Initially called To Whānau with Real Love, she draws on the learnings from the classroom and whānau over 18 months and recognising the elements below brought them together.
Te Ha Waru origin sits with Te Kura o Maketū, who enabled us to work in this space with their kaiako, tamariki and whānau who participated in the pilot of this kaupapa. Their generosity in sharing kōrero, often for the first time, provided insight, guidance, and lived expertise. Their voices helped ensure this work remained grounded in whānau realities.
If you’re reading this with a kapu tī that’s gone cold because your tamaiti has been “a lot” today… Āe. You’re in the right place. Sometimes we call our tamaiti a haututū, cheeky, naughty, dramatic, attention seeking. And sometimes you’re sitting there thinking “e kāo, this isn’t just that. Something’s going on underneath.” Then this kaupapa is for you.
The name Te Hā Waru is a reminder of the whole approach:
Start with breath (Te Hā)
Use a steady pattern (Waru)
Shift state first
Then return to kōrero, learning, and boundaries, without shame or failure
If something's going on for your tamaiti, we see you.

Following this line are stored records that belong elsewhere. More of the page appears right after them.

Background: an optimization exercise with open tools, aiming at small area, a short achievable clock period and few clock cycles per item. Do not read the settings as production practice.
Where RTL was checked, it was by simulation tests only, not by an equivalence proof against the original.

==> flow/design.v (excerpt) <==
module plc_blk_codec (
    input  wire        clk,
    input  wire        rst,
    input  wire        tx_cmd_valid,
    output wire        tx_cmd_ready,
    input  wire [15:0] tx_cmd_ssn,
    input  wire [8:0]  tx_cmd_boff,
    input  wire        tx_cmd_bflag,
    input  wire        tx_cmd_long,
    input  wire        tx_in_valid,
    output wire        tx_in_ready,
    input  wire [31:0] tx_in_data,
    output wire        tx_out_valid,
    input  wire        tx_out_ready,
    output wire [31:0] tx_out_data,
    output wire        tx_out_last,
    input  wire        rx_in_valid,
    output wire        rx_in_ready,
    input  wire [31:0] rx_in_data,
    input  wire        rx_in_long,
    output wire        rx_res_valid,
    input  wire        rx_res_ready,
    output wire        rx_res_ok,
    output wire        rx_res_fmterr,
    output wire [31:0] rx_res_hdr
);
Settings: LEC_CHECK=0, CAP_MARGIN=20, CORE_MARGIN=2, CORE_UTILIZATION=40, PLACE_DENSITY=0.6, SETUP_SLACK_MARGIN=2.5, SLEW_MARGIN=20; clock period 5.0 ns.
run.sh (not shown) runs the stock make flow with config.mk's settings and CLKGATE_MAP_FILE= SYNTH_SCRIPT=/design/flow/synth_recipe.tcl, a recipe that flattens the netlist after the stock synthesis.
The baseline finished with timing, DRC and antenna clean.
Next try:
--- a/flow/config.mk
+++ b/flow/config.mk
@@ -12 +11,0 @@
-export SETUP_SLACK_MARGIN = 2.5
Effect: The new run passed the timing, DRC and antenna checks; cell count falls by about 6%; global-route usage falls by 1.9 points.
No functional check of the RTL was part of any run of this note.

---

Another version of the RTL of plc_blk_codec (not shown whole).
Size: ~14,000 µm² of cells after synthesis.
clock: 5.0 ns
lec_check: 0
cap_margin: 20
core_margin: 2
core_utilization: 40
place_density: 0.6
setup_slack_margin: 2.0
slew_margin: 20
standard.sh (not shown) runs the stock make flow with config.mk's settings and CLKGATE_MAP_FILE= SYNTH_SCRIPT=/design/flow/synth_recipe.tcl, a recipe that flattens the netlist after the stock synthesis.
==> flow/flow/run.sh <==
#!/bin/bash
# Standard ORFS layout with a few extra ORFS settings passed to make.
set -euo pipefail
bash standard.sh BUFFER_PORTS_ARGS=-buffer_cell\ sky130_fd_sc_hd__buf_2 finish > standard.log 2>&1
==> next run, changes <==
--- a/flow/flow/run.sh
+++ b/flow/flow/run.sh
@@ -3,2 +3,5 @@
 set -euo pipefail
+# keep three-input XOR cells out of the mapping: two-input XORs are smaller
+# and faster for the CRC networks
+echo 'export DONT_USE_CELLS = sky130_fd_sc_hd__xor3_1 sky130_fd_sc_hd__xor3_2 sky130_fd_sc_hd__xor3_4 sky130_fd_sc_hd__xnor3_1 sky130_fd_sc_hd__xnor3_2 sky130_fd_sc_hd__xnor3_4' >> config.mk
 bash standard.sh BUFFER_PORTS_ARGS=-buffer_cell\ sky130_fd_sc_hd__buf_2 finish > standard.log 2>&1
DONT_USE_CELLS = sky130_fd_sc_hd__xor3_1 sky130_fd_sc_hd__xor3_2 sky130_fd_sc_hd__xor3_4 sky130_fd_sc_hd__xnor3_1 sky130_fd_sc_hd__xnor3_2 sky130_fd_sc_hd__xnor3_4   (was default)
SETUP_SLACK_MARGIN = 3.0   (was 2.0)
Routed wire length rose by 52%.
First-iteration DRC count rose by 44%.
Area after synthesis fell by 3.6%.
Die area fell by 3.6%.
Fmax rose by 15%.
Clock-buffer cell count rose by 8.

You're not imagining it. You're not failing, e kao. Your tamaiti isn't broken, and neither are you.
What you're seeing is real and it has a name. It's wiring, not attitude. Brain-based, not bad behaviour.

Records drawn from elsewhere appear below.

Background: an optimization exercise with open tools, aiming at small area, a short achievable clock period and few clock cycles. Do not read the settings as production practice.
The RTL of this run was laid out without a check of its function.
No activity file was given, so power comes from the tool's default toggle rates.

$ cat flow/run.sh
#!/bin/bash
# synth_recipe.tcl (not shown) runs the flow's synth.tcl, then flattens the netlist and writes it again
# the make line also repeats each setting of config.mk as NAME=value (left out here)
make -C /OpenROAD-flow-scripts/flow DESIGN_CONFIG=/design/flow/config.mk WORK_HOME=/design/flow/orfs CLKGATE_MAP_FILE= SYNTH_SCRIPT=/design/flow/synth_recipe.tcl finish
$ cat flow/config.mk
export PLATFORM = sky130hd
export DESIGN_NAME = piu
export DESIGN_NICKNAME = piu
export VERILOG_FILES = /design/flow/design.v
export SDC_FILE = /design/flow/constraint.sdc
export NUM_CORES = 4
export LEC_CHECK = 0
export ABC_AREA = 1
export CAP_MARGIN = 20
export CORE_MARGIN = 2
export CORE_UTILIZATION = 40
export SLEW_MARGIN = 20
$ cat flow/constraint.sdc
create_clock -name core_clock -period 10.0 [get_ports {clk}]
set_input_delay 2.0000 -clock core_clock [delete_from_list [all_inputs] [get_ports {clk}]]
set_output_delay 2.0000 -clock core_clock [all_outputs]
set_load 0.01 [all_outputs]
$ cat flow/design.v
module piu_div #(parameter STEPS = 2) (
    input  wire [17:0] dq_i,
    input  wire [5:0]  rem_i,
    input  wire [6:0]  d,
    input  wire [4:0]  cnt,
    output reg  [17:0] dq_o,
    output reg  [5:0]  rem_o,
    output wire        last
);
    reg [6:0] t;
    reg [7:0] df;
    integer k;
    always @(*) begin
        dq_o  = dq_i;
        rem_o = rem_i;
        for (k = 0; k < STEPS; k = k + 1) begin
            t     = {rem_o, dq_o[17]};
            df    = {1'b0, t} - {1'b0, d};
            dq_o  = {dq_o[16:0], ~df[7]};
            rem_o = df[7] ? t[5:0] : df[5:0];
        end
    end
    assign last = (cnt <= STEPS);
endmodule
module piu (
    input  wire        clk,
    input  wire        rst,
    input  wire        req_valid,
    input  wire        req_write,
    input  wire [2:0]  req_addr,
    input  wire [31:0] req_wdata,
    output wire        req_ready,
    output reg         rsp_valid,
    output reg  [31:0] rsp_data,
    output wire        mem_en,
    output wire [10:0] mem_addr,
    input  wire [63:0] mem_rdata
);
    localparam A_PLEN = 3'd0, A_DLEN = 3'd1, A_WIDTH = 3'd2, A_IDX = 3'd3,
               A_RESULT = 3'd4, A_STATUS = 3'd5, A_CTRL = 3'd6, A_CMD = 3'd7;
    localparam S_IDLE = 0,    
               S_DIV  = 1,    
               S_PRD  = 2,    
               S_SMUL = 3,    
               S_SRD  = 4,    
               S_HRD  = 5,    
               S_HSC  = 6,    
               S_HPRD = 7,    
               S_DATA = 8,    
               S_DAT2 = 9,    
               S_FIN  = 10;   
    localparam NS = 11;
    reg [31:0] plen;
    reg [11:0] dlen;
    reg [5:0]  width;
    reg [31:0] idx;
    reg [31:0] result;
    reg [6:0]  st;
    reg        genfull;
    reg [NS-1:0] s;
    reg        rdy;
    reg        chk;         
    reg        hm;          
    reg        hml;         
    reg        xw;          
    reg        p2;          
    reg [17:0] dq;          
    reg [5:0]  rem;         
    reg [1:0]  chunk;       
    reg [10:0] ma;          
    reg [5:0]  sh;          
    reg [2:0]  top;         
    reg [2:0]  rd_sel;
    assign req_ready = rdy;
    always @(*) begin
        case (rd_sel)
            A_PLEN:   rsp_data = plen;
            A_DLEN:   rsp_data = {20'd0, dlen};
            A_WIDTH:  rsp_data = {26'd0, width};
            A_IDX:    rsp_data = idx;
            A_RESULT: rsp_data = result;
            A_STATUS: rsp_data = {25'd0, st};
            A_CTRL:   rsp_data = {31'd0, genfull};
            default:  rsp_data = 32'd0;
        endcase
    end
    reg [5:0] wbio;
    integer i;
    always @(*) begin
        wbio = 6'd0;
        for (i = 0; i < 32; i = i + 1)
            if (plen[i]) wbio = (plen & ((32'd1 << i) - 32'd1)) != 32'd0 ? i[5:0] + 6'd1 : i[5:0];
    end
    wire [5:0] wbs = (wbio < 6'd4) ? 6'd4 : wbio;
    function [2:0] pshift;    
        input [5:0] w;
        begin
            if (w == 6'd4) pshift = 3'd4;
            else if (w == 6'd8) pshift = 3'd3;
            else if (w >= 6'd13 && w <= 6'd16) pshift = 3'd2;
            else if (w >= 6'd22 && w <= 6'd32) pshift = 3'd1;
            else pshift = 3'd0;
        end
    endfunction
    wire        acc   = req_valid & rdy;
    wire        wr    = acc & req_write;
    wire        cmdw  = wr & (req_addr == A_CMD);
    wire [3:0]  op    = req_wdata[31:28];
    wire        fmt_c = (op == 4'h4) | (op == 4'h5) | (op == 4'h8) | (op == 4'h9);
    wire        hi_nz = |req_wdata[27:12];
    wire        lo_nz = |req_wdata[11:0];
    wire        ill   = (op == 4'hB) | (op == 4'hE) | (op == 4'hF) | hi_nz | (~fmt_c & lo_nz);
    wire        go    = cmdw & ~ill;
    wire [11:0] lin_bs  = req_wdata[11:0];
    wire [5:0]  lin_bio = {req_wdata[11:10], req_wdata[7:6], req_wdata[3:2]};
    wire        plen_z = (plen == 32'd0);
    wire        dlen_z = (dlen == 12'd0);
    wire        wpad_bad  = (width == 6'd0) | (width > 6'd32);
    wire        wspan_bad = (width > 6'd32);
    wire        idx_big   = |idx[31:17];
    wire        idx_hmbig = (idx >= 32'd14336);    
    wire [2:0]  ps_bs = pshift(wbs);
    wire [2:0]  ps_w  = pshift(width);
    wire [2:0]  ps    = pshift(width);             
    reg  [6:0] fpw;
    always @(*) begin
        case (width)
            6'd1:  fpw = 7'd64;  6'd2:  fpw = 7'd32;  6'd3:  fpw = 7'd21;
            6'd4:  fpw = 7'd16;  6'd5:  fpw = 7'd12;  6'd6:  fpw = 7'd10;
            6'd7:  fpw = 7'd9;   6'd8:  fpw = 7'd8;   6'd9:  fpw = 7'd7;
            6'd10: fpw = 7'd6;   6'd11: fpw = 7'd5;   6'd12: fpw = 7'd5;
            6'd13, 6'd14, 6'd15, 6'd16: fpw = 7'd4;
            6'd17, 6'd18, 6'd19, 6'd20, 6'd21: fpw = 7'd3;
            default: fpw = 7'd2;
        endcase
    end
    wire [17:0] dv_q;
    wire [5:0]  dv_r;
    wire        dv_last;
    reg  [4:0]  dcnt;       
    piu_div #(.STEPS(2)) u_div (
        .dq_i (dq), .rem_i (rem), .d (fpw), .cnt (dcnt),
        .dq_o (dv_q), .rem_o (dv_r), .last (dv_last)
    );
    wire [5:0] p2r = idx[5:0] & ~(6'h3F << ps);           
    wire [5:0] mul_a = s[S_HPRD] ? 6'd9 : width;
    reg  [5:0] mul_b;
    always @(*) begin
        if (s[S_SMUL]) begin
            case (chunk)
                2'd0:    mul_b = idx[5:0];
                2'd1:    mul_b = idx[11:6];
                default: mul_b = {1'b0, idx[16:12]};
            endcase
        end else if (s[S_PRD] & p2) mul_b = p2r;
        else mul_b = rem;
    end
    wire [11:0] prod = mul_a * mul_b;
    wire [17:0] addend = s[S_SRD] ? 18'd1 : (chunk == 2'd1) ? {6'd0, prod} : {prod, 6'd0};
    wire [17:0] dsum   = dq + addend;
    wire [17:0] pq     = p2 ? {1'b0, idx[16:0] >> ps} : dq;      
    wire [6:0]  send   = {1'b0, sh} + {1'b0, width};
    wire        scross = send > 7'd64;
    wire [17:0] cw     = s[S_SRD] ? (scross ? dsum : dq) : pq;
    wire        wovf   = (cw >= {6'd0, dlen});
    wire [13:0] q7 = idx[13:0] / 14'd7;
    wire [2:0]  r7 = idx[13:0] % 14'd7;
    wire [14:0] hm_l   = {ma, top} - {4'd0, ma};
    wire        hm_out = (idx[31:15] != 17'd0) | (idx[14:0] >= hm_l);
    reg  [2:0] wtop;
    integer j;
    always @(*) begin
        wtop = 3'd0;
        for (j = 0; j < 7; j = j + 1)
            if (mem_rdata[9*j +: 9] != 9'd0) wtop = j[2:0] + 3'd1;
    end
    wire [63:0] r5 = sh[5] ? {mem_rdata[31:0], mem_rdata[63:32]} : mem_rdata;
    wire [63:0] r4 = sh[4] ? {r5[15:0], r5[63:16]} : r5;
    wire [63:0] r3 = sh[3] ? {r4[7:0],  r4[63:8]}  : r4;
    wire [63:0] r2 = sh[2] ? {r3[3:0],  r3[63:4]}  : r3;
    wire [63:0] r1 = sh[1] ? {r2[1:0],  r2[63:2]}  : r2;
    wire [31:0] rot = sh[0] ? {r1[0], r1[31:1]} : r1[31:0];
    wire [5:0]  fw = hm ? 6'd9 : width;
    reg  [31:0] fmask, lomask;
    integer b;
    always @(*) begin
        for (b = 0; b < 32; b = b + 1) begin
            fmask[b]  = (b < fw);
            lomask[b] = ({1'b0, sh} + b) < 7'd64;
        end
    end
    wire [31:0] emask = fmask & (s[S_DAT2] ? ~lomask : lomask);
    wire [31:0] ext   = (rot & emask) | (result & {32{s[S_DAT2]}});
    wire [9:0]  hmv = {1'b0, result[8:0]} - 10'd65;
    assign mem_en   = s[S_PRD] | s[S_SRD] | s[S_HRD] | s[S_HPRD] | (s[S_DATA] & xw);
    assign mem_addr = s[S_HRD] ? ma : (s[S_PRD] ? pq[10:0] : dq[10:0]);
    reg [NS-1:0] ns;
    reg          rdy_n;
    always @(*) begin
        ns = s;
        if (s[S_DIV] & dv_last)            ns = 1 << S_PRD;
        if (s[S_PRD])                      ns = wovf ? (1 << S_IDLE) : (1 << S_DATA);
        if (s[S_SMUL] & ((chunk == 2'd2) | ((chunk == 2'd1) & (idx[16:12] == 5'd0)) |
                         ((chunk == 2'd0) & (idx[16:6] == 11'd0))))
                                           ns = 1 << S_SRD;
        if (s[S_SRD])                      ns = wovf ? (1 << S_IDLE) : (1 << S_DATA);
        if (s[S_HRD])                      ns = 1 << S_HSC;
        if (s[S_HSC])                      ns = (wtop != 3'd0 || ma == 11'd0) ?
                                                (hml ? (1 << S_FIN) : (1 << S_HPRD)) : (1 << S_HRD);
        if (s[S_HPRD])                     ns = hm_out ? (1 << S_IDLE) : (1 << S_DATA);
        if (s[S_DATA])                     ns = xw ? (1 << S_DAT2) : ((chk | hm) ? (1 << S_FIN) : (1 << S_IDLE));
        if (s[S_DAT2])                     ns = chk ? (1 << S_FIN) : (1 << S_IDLE);
        if (s[S_FIN])                      ns = 1 << S_IDLE;
        if (go) begin
            case (op)
            4'h6: ns = (wpad_bad | idx_big) ? (1 << S_IDLE) :
                       (ps_w != 3'd0) ? (1 << S_PRD) : (1 << S_DIV);
            4'h7: ns = (wspan_bad | (idx_big & (width != 6'd0))) ? (1 << S_IDLE) : (1 << S_SMUL);
            4'h8: ns = (plen_z | dlen_z) ? (1 << S_IDLE) : (ps_bs != 3'd0) ? (1 << S_PRD) : (1 << S_DIV);
            4'h9: ns = (plen_z | dlen_z) ? (1 << S_IDLE) : (1 << S_SMUL);
            4'hA: ns = 1 << S_FIN;
            4'hC: ns = (~genfull | dlen_z | idx_hmbig) ? (1 << S_IDLE) : (1 << S_HRD);
            4'hD: ns = ~genfull ? (1 << S_IDLE) : dlen_z ? (1 << S_FIN) : (1 << S_HRD);
            default: ;
            endcase
        end
        rdy_n = ns[S_IDLE] | ns[S_FIN] |
                (ns[S_DATA] & ~chk & ~hm & ~(s[S_SRD] & scross)) |
                (ns[S_DAT2] & ~chk);
    end
    wire op_gbs = go & (op == 4'h8) & ~plen_z & ~dlen_z;
    wire op_gbi = go & (op == 4'h9) & ~plen_z & ~dlen_z;
    wire op_clr = go & (op == 4'h1);
    always @(posedge clk) begin
        if (rst) begin
            plen    <= 32'd0;
            dlen    <= 12'd0;
            width   <= 6'd0;
            idx     <= 32'd0;
            genfull <= 1'b0;
        end else begin
            if (op_clr) begin
                plen    <= 32'd0;
                dlen    <= 12'd0;
                genfull <= 1'b0;
            end else if (wr) begin
                if (req_addr == A_PLEN) plen <= req_wdata;
                if (req_addr == A_DLEN) dlen <= (req_wdata > 32'd2048) ? 12'd2048 : req_wdata[11:0];
                if (req_addr == A_CTRL) genfull <= req_wdata[0];
            end
            if (op_clr) width <= 6'd0;
            else if (wr & (req_addr == A_WIDTH)) width <= (|req_wdata[31:6]) ? 6'd63 : req_wdata[5:0];
            else if (op_gbs | (go & (op == 4'h2) & ~plen_z)) width <= wbs;
            else if (op_gbi | (go & (op == 4'h3) & ~plen_z)) width <= wbio;
            if (op_clr) idx <= 32'd0;
            else if (wr & (req_addr == A_IDX)) idx <= req_wdata;
            else if (op_gbs | (go & (op == 4'h4))) idx <= {20'd0, lin_bs};
            else if (op_gbi | (go & (op == 4'h5))) idx <= {26'd0, lin_bio};
        end
    end
    always @(posedge clk) begin
        if (rst) begin
            result  <= 32'd0;
            st      <= 7'd0;
        end else begin
            if (op_clr | (go & (op == 4'h8 || op == 4'h9) & ~plen_z & dlen_z)) result <= 32'd0;
            else if (s[S_DATA] | s[S_DAT2]) result <= ext;
            else if (s[S_FIN] & hml) result <= {17'd0, hm_l};
            else if (s[S_FIN] & hm) result <= {{22{hmv[9]}}, hmv};
            if ((s[S_PRD] | s[S_SRD]) & wovf) st <= 7'h04;
            else if (s[S_HPRD] & hm_out) st <= 7'h06;
            else if (s[S_DATA]) st <= {xw, 2'b01, 4'd0};
            else if (s[S_FIN] & hml) st <= 7'h10;
            else if (s[S_FIN] & chk) st <= (result >= plen) ? 7'h05 : {st[6:4], 4'd0};
            if (cmdw) begin
                if (ill) st <= 7'h01;
                else case (op)
                    4'h1, 4'h4, 4'h5: st <= 7'h00;
                    4'h2, 4'h3: st <= plen_z ? 7'h02 : 7'h00;
                    4'h6: if (wpad_bad) st <= 7'h03; else if (idx_big) st <= 7'h04;
                    4'h7: if (wspan_bad) st <= 7'h03; else if (idx_big & (width != 6'd0)) st <= 7'h04;
                    4'h8, 4'h9: if (plen_z) st <= 7'h02; else if (dlen_z) st <= 7'h30;
                    4'hC: if (~genfull) st <= 7'h20; else if (dlen_z | idx_hmbig) st <= 7'h06;
                    4'hD: if (~genfull) st <= 7'h20; else if (dlen_z) st <= 7'h10;
                    default: ;
                endcase
            end
        end
    end
    always @(posedge clk) begin
        if (rst) begin
            s         <= 1 << S_IDLE;
            rdy       <= 1'b1;
            rsp_valid <= 1'b0;
            rd_sel    <= 3'd0;
            chk       <= 1'b0;
            hm        <= 1'b0;
            hml       <= 1'b0;
            xw        <= 1'b0;
            p2        <= 1'b0;
            dq        <= 18'd0;
            rem       <= 6'd0;
            dcnt      <= 5'd0;
            chunk     <= 2'd0;
            ma        <= 11'd0;
            sh        <= 6'd0;
            top       <= 3'd0;
        end else begin
            s         <= ns;
            rdy       <= rdy_n;
            rsp_valid <= acc & ~req_write;
            if (acc) rd_sel <= req_addr;
            if (cmdw) begin
                chk   <= (op == 4'h8) | (op == 4'h9) | (op == 4'hA);
                hm    <= (op == 4'hC);
                hml   <= (op == 4'hD);
                xw    <= 1'b0;
                chunk <= 2'd0;
                p2    <= (op == 4'h8) ? (ps_bs != 3'd0) : (ps_w != 3'd0);
                top   <= 3'd0;
                ma    <= dlen_z ? 11'd0 : dlen[10:0] - 11'd1;
                if (op == 4'h8) begin
                    dq   <= {lin_bs, 6'd0};
                    dcnt <= 5'd12;
                end else if (op == 4'hC) begin
                    dq   <= {4'd0, q7};
                    dcnt <= 5'd0;
                end else if (idx[16:12] == 5'd0) begin
                    dq   <= {idx[11:0], 6'd0};
                    dcnt <= 5'd12;
                end else begin
                    dq   <= {1'b0, idx[16:0]};
                    dcnt <= 5'd18;
                end
                rem <= (op == 4'hC) ? {3'd0, r7} : 6'd0;
            end else begin
                if (s[S_DIV]) begin
                    dq   <= dv_q;
                    rem  <= dv_r;
                    dcnt <= dcnt - 5'd2;
                end
                if (s[S_SMUL]) begin
                    chunk <= chunk + 2'd1;
                    if (chunk == 2'd0) begin
                        sh <= prod[5:0];
                        dq <= {12'd0, prod[11:6]};
                    end else begin
                        dq <= dsum;
                    end
                end
                if (s[S_PRD] | s[S_HPRD]) sh <= prod[5:0];
                if (s[S_SRD]) begin
                    xw <= scross;
                    dq <= dsum;
                end
                if (s[S_HSC]) begin
                    top <= wtop;
                    if (wtop == 3'd0 && ma != 11'd0) ma <= ma - 11'd1;
                end
            end
        end
    end
endmodule
==> impl_metrics.py <==
metrics = {
    "run_status": {
        "status": "finished clean",
    },
    "power": {
        "leakage_nw": 10.7,
        "total_power_mw": 2.10,
        "vdd_drop_max_mv": 0.115,
        "power-per-cell-area_nw_per_um2": 85.6,
    },
    "critical_path": {
        "crit_top_cell": "nand2_1",
        "crit_path_max_fanout": 10,
        "crit_family": "simple AND/OR/NAND/NOR gates",
        "critical_path_class": "flip-flop to flip-flop",
        "slowest_delay_ns": 0.55,
        "cp_data_arrival_time_ns": 9.35,
        "required_ns": 10.44,
        "crit_path_top_delay_cell": "nor4_1",
        "critPathCaptureType": "flip-flop",
        "crit_buf_inv": 6,
        "crit_path_start_kind": "flip-flop",
    },
    "yosys": {
        "synth_edf_count": 0,
        "synth_fp_nets": 3881,
        "synthSimpleGateAreaFrac_pct": 28.8,
        "synth_top_cell_by_area": "dfxtp_1",
        "synth_fa_ha_area_share_pct": 10.1,
        "synth_mux_area_share_pct": 0.966,
        "synth_area_leaders": "dfxtp_1 18%, nand2_1 13%, o21ai_0 8.3%, ha_1 8.0%, inv_1 8.0%",
        "netlist_area_um2": 21800,
        "synth-compound-area-share_pct": 28.0,
        "ys_seq_area_share_pct": 18.4,
        "ys.flop_type": "dfxtp_1",
        "avgSynthCellArea_um2": 6.02,
        "synth_xor_area_share_pct": 2.70,
        "yosys-top-cells-count": "753 x nand2_1, 465 x inv_1, 403 x nor2_1",
        "yosysTopAreaCellShare_pct": 18.4,
        "synthCells": 3616,
        "ys_ff_latch": 200,
        "yosys_warnings": 2,
        "synth_most_common_cell": "nand2_1",
        "synth_top_family_by_area": "simple AND/OR/NAND/NOR gates",
        "async_flop_share_pct": 0,
        "synth.distinct_cells": 60,
    },
    "die": {
        "die_h_um": 237,
        "num_rows": 85,
        "io-pin-count": 149,
        "die-area_um2": 56300,
        "core_region_area_um2": 53800,
        "die_w_um": 237,
        "initial_core_util_pct": 40.4,
    },
    "clock_tree": {
        "clock_sinks": 200,
        "clkTransAtPathRegs_ns": 0.09,
        "cts_hold_buf": 0,
        "clk_latency_ns": 0.52,
        "postCtsSetupBuffers": 0,
        "cts-resized-gates": 0,
        "cts_max_level": 4,
        "cts_made_buffers": 17,
        "cts.path.max_buffers": 2,
        "cts.root.buffer_cell": "clkbuf_16",
        "cts_tree": "built",
    },
    "min_path": {
        "min_path_type": "flip-flop to flip-flop",
    },
    "routing": {
        "ant_nets": 0,
        "wl_per_cell_um": 22.4,
        "firstDrtPassIters": 6,
        "route.vias.total": 26028,
        "viasPerCell": 5.94,
        "wirelength_mm": 98.2,
        "drt_iter0_markers": 3266,
        "drc": 0,
    },
    "flow_run": {
        "drv_cap": 0,
    },
    "global_routing": {
        "grt_pass1_wl_mm": 145,
        "grt_max_degree": 79,
        "track_usage_pct": 34.0,
        "grt_pass1_vias": 23055,
        "grt-ovfl-total": 0,
        "antenna_found_initial": 0,
    },
    "finish": {
        "fin_nets": 3935,
        "multi_input_area_um2": 15400,
        "area_growth_pct": 12.5,
        "seqCellArea_um2": 4010,
        "fillers": 5837,
        "drive_above_1_share_pct": 3.86,
        "num_antenna_cells": 0,
    },
    "sta": {
        "drv_slew": 0,
        "worst_slew_pin_slew_ns": 0.961,
        "hold_viol": 0,
        "finalSetupViolations": 0,
        "fin_crit_ns": 8.91,
        "rsz0062_at_grt": "false",
        "setup_tns_ns": 0,
        "clock_skew_ns": 0.0180,
        "min_period_over_period_pct": 89.1,
        "max_slew_margin_pct": 35.7,
        "fmax_mhz": 112,
        "finalWorstSetupSlack_ns": 1.09,
    },
    "placement": {
        "gp_congestion": 1.05,
        "place_hpwl_mm": 77.8,
        "place_ws_ns": 1.38,
        "portBuffers": 148,
    },
}
-- state kept, by name, summed over array words and instances (netlist names), 4 cells and up, named ones only --
register	cells
dcnt	4
dlen	12
rem	6
sh	6
dq	18
st	7
plen	32
ma	11
result	32
idx	32
width	6
s	11
-- power by group --
part | switching (mW) | internal [mW] | leakage, nW | total [mW]
Sequential | 0.0104 | 0.804 | 1.61 | 0.814
Combinational | 0.338 | 0.167 | 8.82 | 0.505
Clock | 0.406 | 0.373 | 0.309 | 0.779
Total | 0.754 | 1.34 | 10.7 | 2.10
-- cell type report --
class	instances	area share, %
Inverter	483	7.40
Multi-Input combinational cell	2778	62.8
Clock buffer	18	1.79
Tap cell	696	3.56
Sequential cell	200	16.4
Clock inverter	14	0.802
Timing Repair Buffer	190	7.34
-- tightest hold or removal path: stages, from the launching register on --
cell     delay (ns)
dfxtp_1        0.32
nand2_1        0.06
nor3_1         0.04
-- cell families after synthesis --
kind of cell | after synthesis
AO/OA/AOI/OAI | 1026
XOR/XNOR | 67
adder cells (fa/ha/maj) | 162
buffers and inverters | 638
flip-flops | 200
multiplexers | 21
AND/OR/NAND/NOR | 1502
-- cells in the final DEF, fill, tap and decap left out, drive strengths merged, types with 70 or more instances in the layout --
| cell type | count |
|---|---|
| a21oi | 322 |
| inv | 483 |
| nor3 | 70 |
| dfxtp | 200 |
| nand3 | 161 |
| clkdlybuf4s50 | 148 |
| nand2 | 778 |
| o21ai | 371 |
| nor2 | 407 |
| ha | 140 |
-- per-layer routing --
layer  track usage, %  part of all wire, %
met1             47.6                   44
met3             7.00                  9.9
met4             15.6                  4.7
met2             49.9                   41
met5            0.346                0.023
-- path summary, 6_finish.rpt --
kind                                             from               end  slack (ns)  cells past startpoint
worst min-delay path                 st[3]$_SDFF_PP0_  st[3]$_SDFF_PP0_        0.47                      2
worst max-delay path            width[5]$_SDFFE_PP0N_  st[0]$_SDFF_PP0_        1.09                     47
worst min register to register       st[3]$_SDFF_PP0_  st[3]$_SDFF_PP0_        0.47                      2
worst max register to register  width[5]$_SDFFE_PP0N_  st[0]$_SDFF_PP0_        1.09                     47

In Te Hā Waru, our tamariki are not problems to be fixed, managed, or normalised. They are mokopuna of whakapapa. Descendants of ngā atua me ngā tūpuna.
Their intensity, sensitivity, withdrawal, defiance, shutdown, hyperactivity, emotional surges, stubbornness… all of it! In this kaupapa, we treat behaviour as tohu.
Signals of state, context, pressure, and importantly, need.
Your tamaiti isn't choosing to be difficult. They're showing you, through their tinana, that something is too much. Behaviour is tohu. It's a signal, not a problem to fix.
Te Hā Waru gives you practical tools you can use at home. Before school. After a meltdown. In the supermarket. At bedtime. Real moments, real support. Start with breath. Use a steady pattern.
This kaupapa sits alongside clinical support it doesn't replace it. But it starts with mātauranga Māori, not a clinical label. Your whānau knowledge matters here.
If you need support to journey a clinical pathway, rawe! We are here to help your tamaiti and whānau.